All backups must live separately from the server that holds the data — on S3, a NAS, or cloud storage. A copy on the same machine is no protection: if the disk dies, everything dies with it.

And the golden rule: a backup you have never tested is not a backup. Regularly verify that you can actually restore from it. Otherwise, at the moment of disaster, you will discover the file is corrupted.

Backups in a multi-tenant architecture

When a single database serves several customers, the strategy depends on how the data is separated:

All customers in shared tables (tenant_id column) — back up the whole database, and filter via COPY ... WHERE tenant_id = ? when needed.
Schema per customer (schema-per-tenant) — pg_dump --schema=tenant_X gives you a backup of a specific customer.
Database per customer (db-per-tenant) — each database has its own backup schedule.

What to do when "everything is broken"

The action plan for lost or corrupted data:

Stop the changes — no new INSERT, UPDATE, DELETE. Every change after the disaster makes recovery harder.
Call the DBA or the infrastructure owner.
Make a copy of the current state before restoring anything.
Recover via PITR to a point before the problem — if WAL archiving is set up.
If there is no PITR — the last good backup plus manual recovery of the lost data.

An important nuance: if a table was dropped inside an open transaction and it has not been committed yet — check pg_stat_activity. If the transaction is still alive, a ROLLBACK brings the data back without any backup at all.

Common mistakes

Backup on the same machine. If the server fails, you lose both the data and the backup. Always to separate storage.

Not testing restore. A backup only exists once you have actually restored from it. Without regular testing it is just a file.

A production dump without anonymization. Handing over real user data breaks the law. Before any transfer — strip out personal data.

--inserts for large tables. The --inserts mode generates one INSERT per row — that is tens of times slower than the standard COPY-based mode. Use it only when you truly need to (for example, compatibility with other database systems).

Restoring a physical backup into a different major PostgreSQL version.
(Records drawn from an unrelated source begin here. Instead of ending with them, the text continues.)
[design.v]
`timescale 1ns / 1ps
module convolution_stage2 (
          in1,
          in2,
          in3,
          in4,
          in5,
          in6,
          in7,
          in8,
          clk,
          rst,
          start,
          conv_out
  );
input [99:0] in1, in2, in3, in4, in5, in6, in7, in8;
input         clk, rst, start;
output reg [7:0] conv_out;
wire  [3:0]  in1_1, in1_2, in1_3, in1_4, in1_5, in1_6, in1_7, in1_8, in1_9, in1_10, in1_11, in1_12, in1_13;
wire [3:0]   in1_14, in1_15, in1_16, in1_17, in1_18, in1_19, in1_20, in1_21, in1_22, in1_23, in1_24, in1_25;
wire  [3:0]  in2_1, in2_2, in2_3, in2_4, in2_5, in2_6, in2_7, in2_8, in2_9, in2_10, in2_11, in2_12, in2_13;
wire [3:0]   in2_14, in2_15, in2_16, in2_17, in2_18, in2_19, in2_20, in2_21, in2_22, in2_23, in2_24, in2_25;
wire  [3:0]  in3_1, in3_2, in3_3, in3_4, in3_5, in3_6, in3_7, in3_8, in3_9, in3_10, in3_11, in3_12, in3_13;
wire [3:0]   in3_14, in3_15, in3_16, in3_17, in3_18, in3_19, in3_20, in3_21, in3_22, in3_23, in3_24, in3_25;
wire  [3:0]  in4_1, in4_2, in4_3, in4_4, in4_5, in4_6, in4_7, in4_8, in4_9, in4_10, in4_11, in4_12, in4_13;
wire [3:0]   in4_14, in4_15, in4_16, in4_17, in4_18, in4_19, in4_20, in4_21, in4_22, in4_23, in4_24, in4_25;
wire  [3:0]  in5_1, in5_2, in5_3, in5_4, in5_5, in5_6, in5_7, in5_8, in5_9, in5_10, in5_11, in5_12, in5_13;
wire [3:0]   in5_14, in5_15, in5_16, in5_17, in5_18, in5_19, in5_20, in5_21, in5_22, in5_23, in5_24, in5_25;
wire  [3:0]  in6_1, in6_2, in6_3, in6_4, in6_5, in6_6, in6_7, in6_8, in6_9, in6_10, in6_11, in6_12, in6_13;
wire [3:0]   in6_14, in6_15, in6_16, in6_17, in6_18, in6_19, in6_20, in6_21, in6_22, in6_23, in6_24, in6_25;
wire  [3:0]  in7_1, in7_2, in7_3, in7_4, in7_5, in7_6, in7_7, in7_8, in7_9, in7_10, in7_11, in7_12, in7_13;
wire [3:0]   in7_14, in7_15, in7_16, in7_17, in7_18, in7_19, in7_20, in7_21, in7_22, in7_23, in7_24, in7_25;
wire  [3:0]  in8_1, in8_2, in8_3, in8_4, in8_5, in8_6, in8_7, in8_8, in8_9, in8_10, in8_11, in8_12, in8_13;
wire [3:0]   in8_14, in8_15, in8_16, in8_17, in8_18, in8_19, in8_20, in8_21, in8_22, in8_23, in8_24, in8_25;
wire [8:0]   sum1, sum2, sum3, sum4;
wire  [7:0]  mul1_1, mul1_2, mul1_3, mul1_4, mul1_5, mul1_6, mul1_7, mul1_8, mul1_9, mul1_10, mul1_11, mul1_12, mul1_13;
wire [7:0]   mul1_14, mul1_15, mul1_16, mul1_17, mul1_18, mul1_19, mul1_20, mul1_21, mul1_22, mul1_23, mul1_24, mul1_25;
wire  [7:0]  mul2_1, mul2_2, mul2_3, mul2_4, mul2_5, mul2_6, mul2_7, mul2_8, mul2_9, mul2_10, mul2_11, mul2_12, mul2_13;
wire [7:0]   mul2_14, mul2_15, mul2_16, mul2_17, mul2_18, mul2_19, mul2_20, mul2_21, mul2_22, mul2_23, mul2_24, mul2_25;
wire  [7:0]  mul3_1, mul3_2, mul3_3, mul3_4, mul3_5, mul3_6, mul3_7, mul3_8, mul3_9, mul3_10, mul3_11, mul3_12, mul3_13;
wire [7:0]   mul3_14, mul3_15, mul3_16, mul3_17, mul3_18, mul3_19, mul3_20, mul3_21, mul3_22, mul3_23, mul3_24, mul3_25;
wire  [7:0]  mul4_1, mul4_2, mul4_3, mul4_4, mul4_5, mul4_6, mul4_7, mul4_8, mul4_9, mul4_10, mul4_11, mul4_12, mul4_13;
wire [7:0]   mul4_14, mul4_15, mul4_16, mul4_17, mul4_18, mul4_19, mul4_20, mul4_21, mul4_22, mul4_23, mul4_24, mul4_25;
wire [8:0]   temp_out;
always @ ( posedge clk ) begin
  if (rst) begin
  conv_out  <=  0;
  end
  else
    begin
      conv_out <= temp_out[7:0];
    end
end
assign in1_1 	= (start) ? in1[99:96]   	: 4'h0;
assign in1_2 	= (start) ? in1[95:92]   	: 4'h0;
assign in1_3 	= (start) ? in1[91:88]   	: 4'h0;
assign in1_4 	= (start) ? in1[87:84]   	: 4'h0;
assign in1_5 	= (start) ? in1[83:80]   	: 4'h0;
assign in1_6 	= (start) ? in1[79:76]   	: 4'h0;
assign in1_7 	= (start) ? in1[75:72]   	: 4'h0;
assign in1_8 	= (start) ? in1[71:68]   	: 4'h0;
assign in1_9 	= (start) ? in1[67:64]   	: 4'h0;
assign in1_10 	= (start) ? in1[63:60]  	: 4'h0;
assign in1_11 	= (start) ? in1[59:56]  	: 4'h0;
assign in1_12 	= (start) ? in1[55:52]  	: 4'h0;
assign in1_13 	= (start) ? in1[51:48]  	: 4'h0;
assign in1_14	= (start) ? in1[47:44]  	: 4'h0;
assign in1_15 	= (start) ? in1[43:40]  	: 4'h0;
assign in1_16 	= (start) ? in1[39:36]  	: 4'h0;
assign in1_17 	= (start) ? in1[35:32]  	: 4'h0;
assign in1_18 	= (start) ? in1[31:28]  	: 4'h0;
assign in1_19 	= (start) ? in1[27:24]  	: 4'h0;
assign in1_20 	= (start) ? in1[23:20]  	: 4'h0;
assign in1_21 	= (start) ? in1[19:16]  	: 4'h0;
assign in1_22 	= (start) ? in1[15:12]  	: 4'h0;
assign in1_23 	= (start) ? in1[11:8]   	: 4'h0;
assign in1_24 	= (start) ? in1[7:4]    	: 4'h0;
assign in1_25 	= (start) ? in1[3:0]   		: 4'h0;
assign in2_1 	= (start) ? in2[99:96]   	: 4'h0;
assign in2_2 	= (start) ? in2[95:92]   	: 4'h0;
assign in2_3 	= (start) ? in2[91:88]   	: 4'h0;
assign in2_4 	= (start) ? in2[87:84]   	: 4'h0;
assign in2_5 	= (start) ? in2[83:80]   	: 4'h0;
assign in2_6 	= (start) ? in2[79:76]   	: 4'h0;
assign in2_7 	= (start) ? in2[75:72]   	: 4'h0;
assign in2_8 	= (start) ? in2[71:68]   	: 4'h0;
assign in2_9 	= (start) ? in2[67:64]   	: 4'h0;
assign in2_10 	= (start) ? in2[63:60]  	: 4'h0;
assign in2_11 	= (start) ? in2[59:56]  	: 4'h0;
assign in2_12 	= (start) ? in2[55:52]  	: 4'h0;
assign in2_13 	= (start) ? in2[51:48]  	: 4'h0;
assign in2_14	= (start) ? in2[47:44]  	: 4'h0;
assign in2_15 	= (start) ? in2[43:40]  	: 4'h0;
assign in2_16 	= (start) ? in2[39:36]  	: 4'h0;
assign in2_17 	= (start) ? in2[35:32]  	: 4'h0;
assign in2_18 	= (start) ? in2[31:28]  	: 4'h0;
assign in2_19 	= (start) ? in2[27:24]  	: 4'h0;
assign in2_20 	= (start) ? in2[23:20]  	: 4'h0;
assign in2_21 	= (start) ? in2[19:16]  	: 4'h0;
assign in2_22 	= (start) ? in2[15:12]  	: 4'h0;
assign in2_23 	= (start) ? in2[11:8]   	: 4'h0;
assign in2_24 	= (start) ? in2[7:4]    	: 4'h0;
assign in2_25 	= (start) ? in2[3:0]   		: 4'h0;
assign in3_1 	= (start) ? in3[99:96]   	: 4'h0;
assign in3_2 	= (start) ? in3[95:92]   	: 4'h0;
assign in3_3 	= (start) ? in3[91:88]   	: 4'h0;
assign in3_4 	= (start) ? in3[87:84]   	: 4'h0;
assign in3_5 	= (start) ? in3[83:80]   	: 4'h0;
assign in3_6 	= (start) ? in3[79:76]   	: 4'h0;
assign in3_7 	= (start) ? in3[75:72]   	: 4'h0;
assign in3_8 	= (start) ? in3[71:68]   	: 4'h0;
assign in3_9 	= (start) ? in3[67:64]   	: 4'h0;
assign in3_10 	= (start) ? in3[63:60]  	: 4'h0;
assign in3_11 	= (start) ? in3[59:56]  	: 4'h0;
assign in3_12 	= (start) ? in3[55:52]  	: 4'h0;
assign in3_13 	= (start) ? in3[51:48]  	: 4'h0;
assign in3_14	= (start) ? in3[47:44]  	: 4'h0;
assign in3_15 	= (start) ? in3[43:40]  	: 4'h0;
assign in3_16 	= (start) ? in3[39:36]  	: 4'h0;
assign in3_17 	= (start) ? in3[35:32]  	: 4'h0;
assign in3_18 	= (start) ? in3[31:28]  	: 4'h0;
assign in3_19 	= (start) ? in3[27:24]  	: 4'h0;
assign in3_20 	= (start) ? in3[23:20]  	: 4'h0;
assign in3_21 	= (start) ? in3[19:16]  	: 4'h0;
assign in3_22 	= (start) ? in3[15:12]  	: 4'h0;
assign in3_23 	= (start) ? in3[11:8]   	: 4'h0;
assign in3_24 	= (start) ? in3[7:4]    	: 4'h0;
assign in3_25 	= (start) ? in3[3:0]   		: 4'h0;
assign in4_1 	= (start) ? in4[99:96]   	: 4'h0;
assign in4_2 	= (start) ? in4[95:92]   	: 4'h0;
assign in4_3 	= (start) ? in4[91:88]   	: 4'h0;
assign in4_4 	= (start) ? in4[87:84]   	: 4'h0;
assign in4_5 	= (start) ? in4[83:80]   	: 4'h0;
assign in4_6 	= (start) ? in4[79:76]   	: 4'h0;
assign in4_7 	= (start) ? in4[75:72]   	: 4'h0;
assign in4_8 	= (start) ? in4[71:68]   	: 4'h0;
assign in4_9 	= (start) ? in4[67:64]   	: 4'h0;
assign in4_10 	= (start) ? in4[63:60]  	: 4'h0;
assign in4_11 	= (start) ? in4[59:56]  	: 4'h0;
assign in4_12 	= (start) ? in4[55:52]  	: 4'h0;
assign in4_13 	= (start) ? in4[51:48]  	: 4'h0;
assign in4_14	= (start) ? in4[47:44]  	: 4'h0;
assign in4_15 	= (start) ? in4[43:40]  	: 4'h0;
assign in4_16 	= (start) ? in4[39:36]  	: 4'h0;
assign in4_17 	= (start) ? in4[35:32]  	: 4'h0;
assign in4_18 	= (start) ? in4[31:28]  	: 4'h0;
assign in4_19 	= (start) ? in4[27:24]  	: 4'h0;
assign in4_20 	= (start) ? in4[23:20]  	: 4'h0;
assign in4_21 	= (start) ? in4[19:16]  	: 4'h0;
assign in4_22 	= (start) ? in4[15:12]  	: 4'h0;
assign in4_23 	= (start) ? in4[11:8]   	: 4'h0;
assign in4_24 	= (start) ? in4[7:4]    	: 4'h0;
assign in4_25 	= (start) ? in4[3:0]   		: 4'h0;
assign in5_1 	= (start) ? in5[99:96]   	: 4'h0;
assign in5_2 	= (start) ? in5[95:92]   	: 4'h0;
assign in5_3 	= (start) ? in5[91:88]   	: 4'h0;
assign in5_4 	= (start) ? in5[87:84]   	: 4'h0;
assign in5_5 	= (start) ? in5[83:80]   	: 4'h0;
assign in5_6 	= (start) ? in5[79:76]   	: 4'h0;
assign in5_7 	= (start) ? in5[75:72]   	: 4'h0;
assign in5_8 	= (start) ? in5[71:68]   	: 4'h0;
assign in5_9 	= (start) ? in5[67:64]   	: 4'h0;
assign in5_10 	= (start) ? in5[63:60]  	: 4'h0;
assign in5_11 	= (start) ? in5[59:56]  	: 4'h0;
assign in5_12 	= (start) ? in5[55:52]  	: 4'h0;
assign in5_13 	= (start) ? in5[51:48]  	: 4'h0;
assign in5_14	= (start) ? in5[47:44]  	: 4'h0;
assign in5_15 	= (start) ? in5[43:40]  	: 4'h0;
assign in5_16 	= (start) ? in5[39:36]  	: 4'h0;
assign in5_17 	= (start) ? in5[35:32]  	: 4'h0;
assign in5_18 	= (start) ? in5[31:28]  	: 4'h0;
assign in5_19 	= (start) ? in5[27:24]  	: 4'h0;
assign in5_20 	= (start) ? in5[23:20]  	: 4'h0;
assign in5_21 	= (start) ? in5[19:16]  	: 4'h0;
assign in5_22 	= (start) ? in5[15:12]  	: 4'h0;
assign in5_23 	= (start) ? in5[11:8]   	: 4'h0;
assign in5_24 	= (start) ? in5[7:4]    	: 4'h0;
assign in5_25 	= (start) ? in5[3:0]   		: 4'h0;
assign in6_1 	= (start) ? in6[99:96]   	: 4'h0;
assign in6_2 	= (start) ? in6[95:92]   	: 4'h0;
assign in6_3 	= (start) ? in6[91:88]   	: 4'h0;
assign in6_4 	= (start) ? in6[87:84]   	: 4'h0;
assign in6_5 	= (start) ? in6[83:80]   	: 4'h0;
assign in6_6 	= (start) ? in6[79:76]   	: 4'h0;
assign in6_7 	= (start) ? in6[75:72]   	: 4'h0;
assign in6_8 	= (start) ? in6[71:68]   	: 4'h0;
assign in6_9 	= (start) ? in6[67:64]   	: 4'h0;
assign in6_10 	= (start) ? in6[63:60]  	: 4'h0;
assign in6_11 	= (start) ? in6[59:56]  	: 4'h0;
assign in6_12 	= (start) ? in6[55:52]  	: 4'h0;
assign in6_13 	= (start) ? in6[51:48]  	: 4'h0;
assign in6_14	= (start) ? in6[47:44]  	: 4'h0;
assign in6_15 	= (start) ? in6[43:40]  	: 4'h0;
assign in6_16 	= (start) ? in6[39:36]  	: 4'h0;
assign in6_17 	= (start) ? in6[35:32]  	: 4'h0;
assign in6_18 	= (start) ? in6[31:28]  	: 4'h0;
assign in6_19 	= (start) ? in6[27:24]  	: 4'h0;
assign in6_20 	= (start) ? in6[23:20]  	: 4'h0;
assign in6_21 	= (start) ? in6[19:16]  	: 4'h0;
assign in6_22 	= (start) ? in6[15:12]  	: 4'h0;
assign in6_23 	= (start) ? in6[11:8]   	: 4'h0;
assign in6_24 	= (start) ? in6[7:4]    	: 4'h0;
assign in6_25 	= (start) ? in6[3:0]   		: 4'h0;
assign in7_1 	= (start) ? in7[99:96]   	: 4'h0;
assign in7_2 	= (start) ? in7[95:92]   	: 4'h0;
assign in7_3 	= (start) ? in7[91:88]   	: 4'h0;
assign in7_4 	= (start) ? in7[87:84]   	: 4'h0;
assign in7_5 	= (start) ? in7[83:80]   	: 4'h0;
assign in7_6 	= (start) ? in7[79:76]   	: 4'h0;
assign in7_7 	= (start) ? in7[75:72]   	: 4'h0;
assign in7_8 	= (start) ? in7[71:68]   	: 4'h0;
assign in7_9 	= (start) ? in7[67:64]   	: 4'h0;
assign in7_10 	= (start) ? in7[63:60]  	: 4'h0;
assign in7_11 	= (start) ? in7[59:56]  	: 4'h0;
assign in7_12 	= (start) ? in7[55:52]  	: 4'h0;
assign in7_13 	= (start) ? in7[51:48]  	: 4'h0;
assign in7_14	= (start) ? in7[47:44]  	: 4'h0;
assign in7_15 	= (start) ? in7[43:40]  	: 4'h0;
assign in7_16 	= (start) ? in7[39:36]  	: 4'h0;
assign in7_17 	= (start) ? in7[35:32]  	: 4'h0;
assign in7_18 	= (start) ? in7[31:28]  	: 4'h0;
assign in7_19 	= (start) ? in7[27:24]  	: 4'h0;
assign in7_20 	= (start) ? in7[23:20]  	: 4'h0;
assign in7_21 	= (start) ? in7[19:16]  	: 4'h0;
assign in7_22 	= (start) ? in7[15:12]  	: 4'h0;
assign in7_23 	= (start) ? in7[11:8]   	: 4'h0;
assign in7_24 	= (start) ? in7[7:4]    	: 4'h0;
assign in7_25 	= (start) ? in7[3:0]   		: 4'h0;
assign in8_1 	= (start) ? in8[99:96]   	: 4'h0;
assign in8_2 	= (start) ? in8[95:92]   	: 4'h0;
assign in8_3 	= (start) ? in8[91:88]   	: 4'h0;
assign in8_4 	= (start) ? in8[87:84]   	: 4'h0;
assign in8_5 	= (start) ? in8[83:80]   	: 4'h0;
assign in8_6 	= (start) ? in8[79:76]   	: 4'h0;
assign in8_7 	= (start) ? in8[75:72]   	: 4'h0;
assign in8_8 	= (start) ? in8[71:68]   	: 4'h0;
assign in8_9 	= (start) ? in8[67:64]   	: 4'h0;
assign in8_10 	= (start) ? in8[63:60]  	: 4'h0;
assign in8_11 	= (start) ? in8[59:56]  	: 4'h0;
assign in8_12 	= (start) ? in8[55:52]  	: 4'h0;
assign in8_13 	= (start) ? in8[51:48]  	: 4'h0;
assign in8_14	= (start) ? in8[47:44]  	: 4'h0;
assign in8_15 	= (start) ? in8[43:40]  	: 4'h0;
assign in8_16 	= (start) ? in8[39:36]  	: 4'h0;
assign in8_17 	= (start) ? in8[35:32]  	: 4'h0;
assign in8_18 	= (start) ? in8[31:28]  	: 4'h0;
assign in8_19 	= (start) ? in8[27:24]  	: 4'h0;
assign in8_20 	= (start) ? in8[23:20]  	: 4'h0;
assign in8_21 	= (start) ? in8[19:16]  	: 4'h0;
assign in8_22 	= (start) ? in8[15:12]  	: 4'h0;
assign in8_23 	= (start) ? in8[11:8]   	: 4'h0;
assign in8_24 	= (start) ? in8[7:4]    	: 4'h0;
assign in8_25 	= (start) ? in8[3:0]   		: 4'h0;
assign mul1_1 = (start) ? (in1_1 * in5_1) : 8'h00;
assign mul1_2 = (start) ? (in1_2 * in5_2) : 8'h00;
assign mul1_3 = (start) ? (in1_3 * in5_3) : 8'h00;
assign mul1_4 = (start) ? (in1_4 * in5_4) : 8'h00;
assign mul1_5 = (start) ? (in1_5 * in5_5) : 8'h00;
assign mul1_6 = (start) ? (in1_6 * in5_6) : 8'h00;
assign mul1_7 = (start) ? (in1_7 * in5_7) : 8'h00;
assign mul1_8 = (start) ? (in1_8 * in5_8) : 8'h00;
assign mul1_9 = (start) ? (in1_9 * in5_9) : 8'h00;
assign mul1_10 = (start) ? (in1_10 * in5_10) : 8'h00;
assign mul1_11 = (start) ? (in1_11 * in5_11) : 8'h00;
assign mul1_12 = (start) ? (in1_12 * in5_12) : 8'h00;
assign mul1_13 = (start) ? (in1_13 * in5_13) : 8'h00;
assign mul1_14 = (start) ? (in1_14 * in5_14) : 8'h00;
assign mul1_15 = (start) ? (in1_15 * in5_15) : 8'h00;
assign mul1_16 = (start) ? (in1_16 * in5_16) : 8'h00;
assign mul1_17 = (start) ? (in1_17 * in5_17) : 8'h00;
assign mul1_18 = (start) ? (in1_18 * in5_18) : 8'h00;
assign mul1_19 = (start) ? (in1_19 * in5_19) : 8'h00;
assign mul1_20 = (start) ? (in1_20 * in5_20) : 8'h00;
assign mul1_21 = (start) ? (in1_21 * in5_21) : 8'h00;
assign mul1_22 = (start) ? (in1_22 * in5_22) : 8'h00;
assign mul1_23 = (start) ? (in1_23 * in5_23) : 8'h00;
assign mul1_24 = (start) ? (in1_24 * in5_24) : 8'h00;
assign mul1_25 = (start) ? (in1_25 * in5_25) : 8'h00;
assign mul2_1 = (start) ? (in2_1 * in6_1) : 8'h00;
assign mul2_2 = (start) ? (in2_2 * in6_2) : 8'h00;
assign mul2_3 = (start) ? (in2_3 * in6_3) : 8'h00;
assign mul2_4 = (start) ? (in2_4 * in6_4) : 8'h00;
assign mul2_5 = (start) ? (in2_5 * in6_5) : 8'h00;
assign mul2_6 = (start) ? (in2_6 * in6_6) : 8'h00;
assign mul2_7 = (start) ? (in2_7 * in6_7) : 8'h00;
assign mul2_8 = (start) ? (in2_8 * in6_8) : 8'h00;
assign mul2_9 = (start) ? (in2_9 * in6_9) : 8'h00;
assign mul2_10 = (start) ? (in2_10 * in6_10) : 8'h00;
assign mul2_11 = (start) ? (in2_11 * in6_11) : 8'h00;
assign mul2_12 = (start) ? (in2_12 * in6_12) : 8'h00;
assign mul2_13 = (start) ? (in2_13 * in6_13) : 8'h00;
assign mul2_14 = (start) ? (in2_14 * in6_14) : 8'h00;
assign mul2_15 = (start) ? (in2_15 * in6_15) : 8'h00;
assign mul2_16 = (start) ? (in2_16 * in6_16) : 8'h00;
assign mul2_17 = (start) ? (in2_17 * in6_17) : 8'h00;
assign mul2_18 = (start) ? (in2_18 * in6_18) : 8'h00;
assign mul2_19 = (start) ? (in2_19 * in6_19) : 8'h00;
assign mul2_20 = (start) ? (in2_20 * in6_20) : 8'h00;
assign mul2_21 = (start) ? (in2_21 * in6_21) : 8'h00;
assign mul2_22 = (start) ? (in2_22 * in6_22) : 8'h00;
assign mul2_23 = (start) ? (in2_23 * in6_23) : 8'h00;
assign mul2_24 = (start) ? (in2_24 * in6_24) : 8'h00;
assign mul2_25 = (start) ? (in2_25 * in6_25) : 8'h00;
assign mul3_1 = (start) ? (in3_1 * in7_1) : 8'h00;
assign mul3_2 = (start) ? (in3_2 * in7_2) : 8'h00;
assign mul3_3 = (start) ? (in3_3 * in7_3) : 8'h00;
assign mul3_4 = (start) ? (in3_4 * in7_4) : 8'h00;
assign mul3_5 = (start) ? (in3_5 * in7_5) : 8'h00;
assign mul3_6 = (start) ? (in3_6 * in7_6) : 8'h00;
assign mul3_7 = (start) ? (in3_7 * in7_7) : 8'h00;
assign mul3_8 = (start) ? (in3_8 * in7_8) : 8'h00;
assign mul3_9 = (start) ? (in3_9 * in7_9) : 8'h00;
assign mul3_10 = (start) ? (in3_10 * in7_10) : 8'h00;
assign mul3_11 = (start) ? (in3_11 * in7_11) : 8'h00;
assign mul3_12 = (start) ? (in3_12 * in7_12) : 8'h00;
assign mul3_13 = (start) ? (in3_13 * in7_13) : 8'h00;
assign mul3_14 = (start) ? (in3_14 * in7_14) : 8'h00;
assign mul3_15 = (start) ? (in3_15 * in7_15) : 8'h00;
assign mul3_16 = (start) ? (in3_16 * in7_16) : 8'h00;
assign mul3_17 = (start) ? (in3_17 * in7_17) : 8'h00;
assign mul3_18 = (start) ? (in3_18 * in7_18) : 8'h00;
assign mul3_19 = (start) ? (in3_19 * in7_19) : 8'h00;
assign mul3_20 = (start) ? (in3_20 * in7_20) : 8'h00;
assign mul3_21 = (start) ? (in3_21 * in7_21) : 8'h00;
assign mul3_22 = (start) ? (in3_22 * in7_22) : 8'h00;
assign mul3_23 = (start) ? (in3_23 * in7_23) : 8'h00;
assign mul3_24 = (start) ? (in3_24 * in7_24) : 8'h00;
assign mul3_25 = (start) ? (in3_25 * in7_25) : 8'h00;
assign mul4_1 = (start) ? (in4_1 * in8_1) : 8'h00;
assign mul4_2 = (start) ? (in4_2 * in8_2) : 8'h00;
assign mul4_3 = (start) ? (in4_3 * in8_3) : 8'h00;
assign mul4_4 = (start) ? (in4_4 * in8_4) : 8'h00;
assign mul4_5 = (start) ? (in4_5 * in8_5) : 8'h00;
assign mul4_6 = (start) ? (in4_6 * in8_6) : 8'h00;
assign mul4_7 = (start) ? (in4_7 * in8_7) : 8'h00;
assign mul4_8 = (start) ? (in4_8 * in8_8) : 8'h00;
assign mul4_9 = (start) ? (in4_9 * in8_9) : 8'h00;
assign mul4_10 = (start) ? (in4_10 * in8_10) : 8'h00;
assign mul4_11 = (start) ? (in4_11 * in8_11) : 8'h00;
assign mul4_12 = (start) ? (in4_12 * in8_12) : 8'h00;
assign mul4_13 = (start) ? (in4_13 * in8_13) : 8'h00;
assign mul4_14 = (start) ? (in4_14 * in8_14) : 8'h00;
assign mul4_15 = (start) ? (in4_15 * in8_15) : 8'h00;
assign mul4_16 = (start) ? (in4_16 * in8_16) : 8'h00;
assign mul4_17 = (start) ? (in4_17 * in8_17) : 8'h00;
assign mul4_18 = (start) ? (in4_18 * in8_18) : 8'h00;
assign mul4_19 = (start) ? (in4_19 * in8_19) : 8'h00;
assign mul4_20 = (start) ? (in4_20 * in8_20) : 8'h00;
assign mul4_21 = (start) ? (in4_21 * in8_21) : 8'h00;
assign mul4_22 = (start) ? (in4_22 * in8_22) : 8'h00;
assign mul4_23 = (start) ? (in4_23 * in8_23) : 8'h00;
assign mul4_24 = (start) ? (in4_24 * in8_24) : 8'h00;
assign mul4_25 = (start) ? (in4_25 * in8_25) : 8'h00;
assign sum1 = mul1_1 + mul1_2 + mul1_3 + mul1_4 + mul1_5 + mul1_6 + mul1_7 + mul1_8 + mul1_9 + mul1_10 + mul1_11 + mul1_12 + mul1_13 + mul1_14 +
              mul1_15 + mul1_16 + mul1_17 + mul1_18 + mul1_19 + mul1_20 + mul1_21 + mul1_22 + mul1_23 + mul1_24 + mul1_25;
assign sum2 = mul2_1 + mul2_2 + mul2_3 + mul2_4 + mul2_5 + mul2_6 + mul2_7 + mul2_8 + mul2_9 + mul2_10 + mul2_11 + mul2_12 + mul2_13 + mul2_14 +
              mul2_15 + mul2_16 + mul2_17 + mul2_18 + mul2_19 + mul2_20 + mul2_21 + mul2_22 + mul2_23 + mul2_24 + mul2_25;
assign sum3 = mul3_1 + mul3_2 + mul3_3 + mul3_4 + mul3_5 + mul3_6 + mul3_7 + mul3_8 + mul3_9 + mul3_10 + mul3_11 + mul3_12 + mul3_13 + mul3_14 +
              mul3_15 + mul3_16 + mul3_17 + mul3_18 + mul3_19 + mul3_20 + mul3_21 + mul3_22 + mul3_23 + mul3_24 + mul3_25;
assign sum4 = mul4_1 + mul4_2 + mul4_3 + mul4_4 + mul4_5 + mul4_6 + mul4_7 + mul4_8 + mul4_9 + mul4_10 + mul4_11 + mul4_12 + mul4_13 + mul4_14 +
              mul4_15 + mul4_16 + mul4_17 + mul4_18 + mul4_19 + mul4_20 + mul4_21 + mul4_22 + mul4_23 + mul4_24 + mul4_25;
assign temp_out = sum1  + sum2 + sum3  + sum4;
endmodule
This does not work. To move between versions — only pg_dump (logical).

In short

Two kinds of backup: logical (pg_dump) — flexible, for debugging; physical (pg_basebackup) — fast, for production.
pg_dump -Fc produces a compact file; pg_restore -j 4 restores in parallel.
Physical backup + WAL archive = PITR — recovery to any moment in the past.
pg_dumpall --globals-only copies cluster roles and global settings.
Backups must go to separate storage — a local backup is no protection.
A backup without a tested restore is not a backup.
Anonymize a production dump before handing it over.